In the context of the AhR-PD-1 axis, a reduction of cytoplasmic AhR due to activation could be expected to result in an increase of surface PD-1 levels. Nevertheless, the surface levels of PD-1 within the CD8+ T-cell population decreases after EE. Thus, two possible explanations are hypothesized. On the one hand, EE could interfere with the multi-protein complex leading to an unspecific decrease in cytoplasmic AhR levels. On the other hand, EE could activate other pathways regulating PD-1 expression in an AhR-independent manner. In contrast to EE, RE did only show minor effects on AhR-PD-1 axis, which potentially could be due to a less pronounced KYN-pathway activation.
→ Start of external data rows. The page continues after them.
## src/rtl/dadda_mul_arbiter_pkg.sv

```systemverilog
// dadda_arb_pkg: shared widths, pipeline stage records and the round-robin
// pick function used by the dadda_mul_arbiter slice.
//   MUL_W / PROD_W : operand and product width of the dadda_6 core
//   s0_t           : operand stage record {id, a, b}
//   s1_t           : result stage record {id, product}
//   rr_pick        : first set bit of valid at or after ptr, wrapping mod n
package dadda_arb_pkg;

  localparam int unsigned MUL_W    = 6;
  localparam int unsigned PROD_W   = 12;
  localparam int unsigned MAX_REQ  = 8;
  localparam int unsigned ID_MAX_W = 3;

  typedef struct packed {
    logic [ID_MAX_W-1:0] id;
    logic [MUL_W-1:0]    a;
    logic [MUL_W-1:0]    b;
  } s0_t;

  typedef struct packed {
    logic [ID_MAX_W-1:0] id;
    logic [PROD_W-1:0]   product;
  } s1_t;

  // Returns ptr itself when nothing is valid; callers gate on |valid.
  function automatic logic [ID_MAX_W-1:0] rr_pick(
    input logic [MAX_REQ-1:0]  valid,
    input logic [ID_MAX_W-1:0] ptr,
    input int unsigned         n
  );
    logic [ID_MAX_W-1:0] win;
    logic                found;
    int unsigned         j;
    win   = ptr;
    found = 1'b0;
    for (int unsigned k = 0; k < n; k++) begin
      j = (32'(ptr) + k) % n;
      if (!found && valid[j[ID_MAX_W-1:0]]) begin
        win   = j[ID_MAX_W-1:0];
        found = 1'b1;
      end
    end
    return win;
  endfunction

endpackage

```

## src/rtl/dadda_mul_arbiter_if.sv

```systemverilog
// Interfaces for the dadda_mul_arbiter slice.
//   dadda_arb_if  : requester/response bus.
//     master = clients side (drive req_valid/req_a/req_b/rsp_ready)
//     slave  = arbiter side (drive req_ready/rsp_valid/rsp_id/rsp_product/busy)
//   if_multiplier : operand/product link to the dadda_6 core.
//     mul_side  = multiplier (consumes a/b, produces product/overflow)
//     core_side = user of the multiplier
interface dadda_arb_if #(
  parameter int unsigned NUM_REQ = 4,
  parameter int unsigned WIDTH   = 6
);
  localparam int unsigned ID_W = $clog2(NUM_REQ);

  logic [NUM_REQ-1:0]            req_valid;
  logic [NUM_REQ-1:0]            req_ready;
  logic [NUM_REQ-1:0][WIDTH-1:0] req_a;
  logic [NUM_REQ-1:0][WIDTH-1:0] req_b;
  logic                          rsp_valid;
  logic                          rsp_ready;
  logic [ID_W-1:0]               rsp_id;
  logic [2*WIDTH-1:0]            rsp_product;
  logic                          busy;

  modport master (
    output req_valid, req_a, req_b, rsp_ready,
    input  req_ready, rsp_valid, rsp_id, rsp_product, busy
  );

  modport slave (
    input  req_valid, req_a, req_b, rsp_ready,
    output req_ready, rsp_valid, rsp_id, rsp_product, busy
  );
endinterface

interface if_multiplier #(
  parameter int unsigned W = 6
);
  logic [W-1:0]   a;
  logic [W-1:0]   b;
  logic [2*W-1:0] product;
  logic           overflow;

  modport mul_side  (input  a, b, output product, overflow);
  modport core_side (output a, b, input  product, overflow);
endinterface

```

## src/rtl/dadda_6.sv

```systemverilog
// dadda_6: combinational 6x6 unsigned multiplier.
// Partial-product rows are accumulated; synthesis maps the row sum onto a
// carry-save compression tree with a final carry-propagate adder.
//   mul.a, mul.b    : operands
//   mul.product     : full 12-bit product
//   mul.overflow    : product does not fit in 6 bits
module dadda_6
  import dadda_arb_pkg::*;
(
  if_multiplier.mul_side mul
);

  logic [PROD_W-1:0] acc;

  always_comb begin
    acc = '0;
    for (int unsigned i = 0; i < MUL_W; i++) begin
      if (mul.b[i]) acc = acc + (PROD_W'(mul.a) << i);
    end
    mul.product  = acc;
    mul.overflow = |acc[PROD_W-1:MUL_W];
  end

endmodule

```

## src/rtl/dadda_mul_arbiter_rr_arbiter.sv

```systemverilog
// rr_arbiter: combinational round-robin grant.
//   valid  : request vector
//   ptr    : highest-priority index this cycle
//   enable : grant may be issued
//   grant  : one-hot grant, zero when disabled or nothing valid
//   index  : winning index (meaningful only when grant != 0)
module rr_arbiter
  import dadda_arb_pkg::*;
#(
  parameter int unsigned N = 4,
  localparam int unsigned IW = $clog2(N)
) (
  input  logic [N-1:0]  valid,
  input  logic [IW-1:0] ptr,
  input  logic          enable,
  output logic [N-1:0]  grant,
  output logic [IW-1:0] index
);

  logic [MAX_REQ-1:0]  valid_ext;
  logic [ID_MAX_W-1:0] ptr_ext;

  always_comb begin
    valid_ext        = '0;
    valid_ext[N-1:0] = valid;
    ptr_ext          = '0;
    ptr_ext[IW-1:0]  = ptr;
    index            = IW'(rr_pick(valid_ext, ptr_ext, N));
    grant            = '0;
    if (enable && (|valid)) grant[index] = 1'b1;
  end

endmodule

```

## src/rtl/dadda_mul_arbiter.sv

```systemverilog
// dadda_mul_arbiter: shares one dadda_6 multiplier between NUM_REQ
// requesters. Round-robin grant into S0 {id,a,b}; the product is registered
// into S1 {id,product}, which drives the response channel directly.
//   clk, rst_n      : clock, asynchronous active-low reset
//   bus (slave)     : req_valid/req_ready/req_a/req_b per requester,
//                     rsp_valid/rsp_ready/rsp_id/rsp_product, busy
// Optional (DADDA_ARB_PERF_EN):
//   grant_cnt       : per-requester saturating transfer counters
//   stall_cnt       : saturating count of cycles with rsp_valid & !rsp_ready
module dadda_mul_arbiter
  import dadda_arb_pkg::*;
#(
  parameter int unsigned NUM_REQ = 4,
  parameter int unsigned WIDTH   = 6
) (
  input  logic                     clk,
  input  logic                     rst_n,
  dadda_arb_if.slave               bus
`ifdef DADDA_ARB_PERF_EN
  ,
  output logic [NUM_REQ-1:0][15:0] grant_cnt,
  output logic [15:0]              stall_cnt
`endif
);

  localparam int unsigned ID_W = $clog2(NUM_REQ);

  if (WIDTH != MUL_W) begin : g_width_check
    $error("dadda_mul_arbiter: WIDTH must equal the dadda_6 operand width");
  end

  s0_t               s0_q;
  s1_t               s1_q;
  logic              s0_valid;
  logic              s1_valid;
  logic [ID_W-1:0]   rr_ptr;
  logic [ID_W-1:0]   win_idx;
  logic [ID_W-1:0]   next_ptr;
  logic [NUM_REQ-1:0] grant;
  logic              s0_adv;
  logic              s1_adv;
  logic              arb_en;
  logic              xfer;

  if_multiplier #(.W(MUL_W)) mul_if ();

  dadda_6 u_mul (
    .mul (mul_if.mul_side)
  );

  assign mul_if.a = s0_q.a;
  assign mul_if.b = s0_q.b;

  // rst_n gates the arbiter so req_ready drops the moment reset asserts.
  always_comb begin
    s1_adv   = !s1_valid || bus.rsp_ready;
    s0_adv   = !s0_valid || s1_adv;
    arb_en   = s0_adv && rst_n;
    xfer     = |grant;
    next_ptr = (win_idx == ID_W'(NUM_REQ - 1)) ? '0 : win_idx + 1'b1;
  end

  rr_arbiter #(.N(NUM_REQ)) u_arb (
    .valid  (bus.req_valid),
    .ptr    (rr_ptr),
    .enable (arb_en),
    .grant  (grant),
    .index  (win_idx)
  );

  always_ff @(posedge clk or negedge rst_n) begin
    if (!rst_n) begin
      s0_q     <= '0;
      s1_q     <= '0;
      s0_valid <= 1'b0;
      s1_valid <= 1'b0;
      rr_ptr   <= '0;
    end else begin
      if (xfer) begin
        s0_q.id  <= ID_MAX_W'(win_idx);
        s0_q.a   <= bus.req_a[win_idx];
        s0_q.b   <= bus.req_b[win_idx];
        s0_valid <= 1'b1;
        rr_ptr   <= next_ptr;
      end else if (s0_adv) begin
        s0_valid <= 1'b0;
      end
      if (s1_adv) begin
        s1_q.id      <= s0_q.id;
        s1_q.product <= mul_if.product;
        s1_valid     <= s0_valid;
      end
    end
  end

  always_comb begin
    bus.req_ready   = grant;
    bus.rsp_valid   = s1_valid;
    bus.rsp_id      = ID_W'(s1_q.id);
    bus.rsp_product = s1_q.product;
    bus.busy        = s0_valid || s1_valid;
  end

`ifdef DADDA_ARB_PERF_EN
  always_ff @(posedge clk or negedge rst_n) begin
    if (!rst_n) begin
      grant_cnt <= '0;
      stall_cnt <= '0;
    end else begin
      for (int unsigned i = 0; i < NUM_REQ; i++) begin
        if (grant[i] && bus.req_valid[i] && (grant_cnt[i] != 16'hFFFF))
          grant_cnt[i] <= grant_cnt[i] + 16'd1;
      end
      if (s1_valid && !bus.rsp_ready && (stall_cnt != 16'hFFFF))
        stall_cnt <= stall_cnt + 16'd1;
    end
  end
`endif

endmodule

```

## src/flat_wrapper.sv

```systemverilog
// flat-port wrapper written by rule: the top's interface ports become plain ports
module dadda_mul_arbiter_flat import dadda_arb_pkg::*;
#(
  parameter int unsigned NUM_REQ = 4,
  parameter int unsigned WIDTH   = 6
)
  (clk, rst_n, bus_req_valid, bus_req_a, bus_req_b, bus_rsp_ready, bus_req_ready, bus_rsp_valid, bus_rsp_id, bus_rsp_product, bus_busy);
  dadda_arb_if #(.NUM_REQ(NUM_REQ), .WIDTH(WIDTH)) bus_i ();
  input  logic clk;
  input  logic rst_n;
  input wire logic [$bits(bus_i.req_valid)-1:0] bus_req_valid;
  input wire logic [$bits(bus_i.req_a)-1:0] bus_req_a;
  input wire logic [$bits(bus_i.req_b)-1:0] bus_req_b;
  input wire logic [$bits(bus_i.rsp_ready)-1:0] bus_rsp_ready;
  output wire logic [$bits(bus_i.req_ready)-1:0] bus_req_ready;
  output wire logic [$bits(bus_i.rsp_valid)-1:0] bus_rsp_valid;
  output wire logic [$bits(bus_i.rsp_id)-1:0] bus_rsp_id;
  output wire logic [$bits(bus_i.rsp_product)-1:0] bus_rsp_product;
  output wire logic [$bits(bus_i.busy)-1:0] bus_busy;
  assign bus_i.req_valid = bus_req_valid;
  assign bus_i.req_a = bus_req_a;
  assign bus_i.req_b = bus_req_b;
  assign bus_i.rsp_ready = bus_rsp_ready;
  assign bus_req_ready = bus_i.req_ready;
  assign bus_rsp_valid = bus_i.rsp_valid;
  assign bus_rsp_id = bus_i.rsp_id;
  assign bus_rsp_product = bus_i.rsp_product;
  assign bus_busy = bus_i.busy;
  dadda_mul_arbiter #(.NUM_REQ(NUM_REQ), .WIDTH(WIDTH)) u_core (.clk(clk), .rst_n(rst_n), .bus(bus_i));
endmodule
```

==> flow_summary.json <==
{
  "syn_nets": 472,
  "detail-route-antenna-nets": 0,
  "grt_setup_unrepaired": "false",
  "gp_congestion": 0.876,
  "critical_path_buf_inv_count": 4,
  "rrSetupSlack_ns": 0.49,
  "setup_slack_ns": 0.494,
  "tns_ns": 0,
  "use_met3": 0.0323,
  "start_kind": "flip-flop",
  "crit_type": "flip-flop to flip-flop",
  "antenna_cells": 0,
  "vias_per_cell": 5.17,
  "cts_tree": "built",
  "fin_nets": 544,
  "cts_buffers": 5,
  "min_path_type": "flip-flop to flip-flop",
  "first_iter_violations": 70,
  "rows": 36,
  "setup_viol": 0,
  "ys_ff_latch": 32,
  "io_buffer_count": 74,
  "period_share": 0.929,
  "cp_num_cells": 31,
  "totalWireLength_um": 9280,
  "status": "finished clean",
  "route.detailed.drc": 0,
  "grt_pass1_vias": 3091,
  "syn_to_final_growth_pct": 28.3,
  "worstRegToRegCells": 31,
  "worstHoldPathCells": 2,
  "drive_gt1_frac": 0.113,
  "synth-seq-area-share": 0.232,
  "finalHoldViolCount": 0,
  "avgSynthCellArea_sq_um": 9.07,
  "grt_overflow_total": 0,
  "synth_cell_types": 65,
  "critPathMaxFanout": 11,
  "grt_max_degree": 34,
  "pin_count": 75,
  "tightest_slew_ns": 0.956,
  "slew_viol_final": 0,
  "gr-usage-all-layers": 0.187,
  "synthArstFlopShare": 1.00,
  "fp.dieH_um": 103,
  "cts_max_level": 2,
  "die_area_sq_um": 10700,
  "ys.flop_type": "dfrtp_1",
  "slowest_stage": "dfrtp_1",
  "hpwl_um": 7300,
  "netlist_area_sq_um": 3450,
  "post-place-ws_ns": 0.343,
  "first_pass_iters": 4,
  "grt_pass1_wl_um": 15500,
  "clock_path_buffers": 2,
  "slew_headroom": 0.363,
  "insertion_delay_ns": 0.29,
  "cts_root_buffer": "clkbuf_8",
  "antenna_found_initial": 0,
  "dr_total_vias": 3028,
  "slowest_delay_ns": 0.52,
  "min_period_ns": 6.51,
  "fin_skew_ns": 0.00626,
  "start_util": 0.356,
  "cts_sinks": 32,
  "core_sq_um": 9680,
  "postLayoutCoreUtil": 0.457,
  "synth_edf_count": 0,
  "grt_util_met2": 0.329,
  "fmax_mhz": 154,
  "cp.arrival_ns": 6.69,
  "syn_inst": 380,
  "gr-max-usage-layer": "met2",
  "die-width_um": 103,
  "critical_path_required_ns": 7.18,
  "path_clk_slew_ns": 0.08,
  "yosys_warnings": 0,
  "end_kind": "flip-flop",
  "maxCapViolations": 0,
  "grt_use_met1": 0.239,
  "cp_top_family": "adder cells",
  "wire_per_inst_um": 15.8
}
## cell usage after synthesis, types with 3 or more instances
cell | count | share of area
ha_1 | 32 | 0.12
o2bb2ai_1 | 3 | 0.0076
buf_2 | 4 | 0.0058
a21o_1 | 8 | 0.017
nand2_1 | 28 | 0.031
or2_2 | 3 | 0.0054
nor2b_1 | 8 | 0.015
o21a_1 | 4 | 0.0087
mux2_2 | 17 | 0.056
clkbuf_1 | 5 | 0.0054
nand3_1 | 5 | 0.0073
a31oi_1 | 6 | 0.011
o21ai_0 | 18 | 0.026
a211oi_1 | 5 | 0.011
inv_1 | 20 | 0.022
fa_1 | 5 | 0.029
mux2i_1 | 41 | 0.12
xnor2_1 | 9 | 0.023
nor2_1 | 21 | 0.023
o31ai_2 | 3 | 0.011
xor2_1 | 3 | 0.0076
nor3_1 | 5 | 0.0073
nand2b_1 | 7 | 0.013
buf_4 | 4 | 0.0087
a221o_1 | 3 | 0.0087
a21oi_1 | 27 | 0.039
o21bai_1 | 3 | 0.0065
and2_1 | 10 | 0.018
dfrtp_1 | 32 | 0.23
Further research approaches are needed to examine the response of the AhR-PD-1 axis to acute EE in a more detailed manner.

Strengths and limitations

This study investigated the influence of acute exercise on the AhR-PD-1 axis, exposing a new promising mechanism of exercise immunology. Especially since PD-1 is a popular target in cancer immunotherapy, this mechanism might play a pivotal role for exercise-induced benefits in supportive cancer therapy and beyond. As a secondary analysis of a previously published study, no power calculation for the investigated endpoints was performed. Nevertheless, relatively large sample size was analyzed in a randomized cross-over study. In the present study, we did not include a passive control group. Due to the acute exercise protocol with all measurement time points within 2 h, a passive control group is not a requirement, however, it should be mentioned as a limitation. Furthermore, the comparability of the used EE and RE sessions is questionable. While accurate matching for energy expenditure or workload would increase the experimental comparability of the interventions, the practical relevance and application in clinical or recreational settings would have been of marginal significance. Therefore, we decided to investigate two time-matched interventions with high practical relevance. Albeit limiting the transferability of the results to other populations, such as women, older persons or diseased populations, we examined a homogenous sample to obtain consistent results. Since an explorative approach was chosen to provide first insights into this promising topic, AhR was only measured in the cytoplasm, rather than analyzing AhR-levels in the cytoplasm and nucleus.

Conclusion

For the first time, an influence of acute exercise bouts on the amount of cytoplasmic AhR and surface PD-1 expression of CD8+ T-cells was observed. Especially, EE affects the AhR-PD-1 axis, which represents a promising mechanism for exercise immunology. Considering previous results, exercise-induced alterations of the KYN pathway might represent potential mediators for altered AhR and PD-1 levels. Further studies are needed to investigate the influence of exercise on the AhR-PD-1 axis in detail, especially considering potential mediation by the KYN pathway as well as different immune cell populations.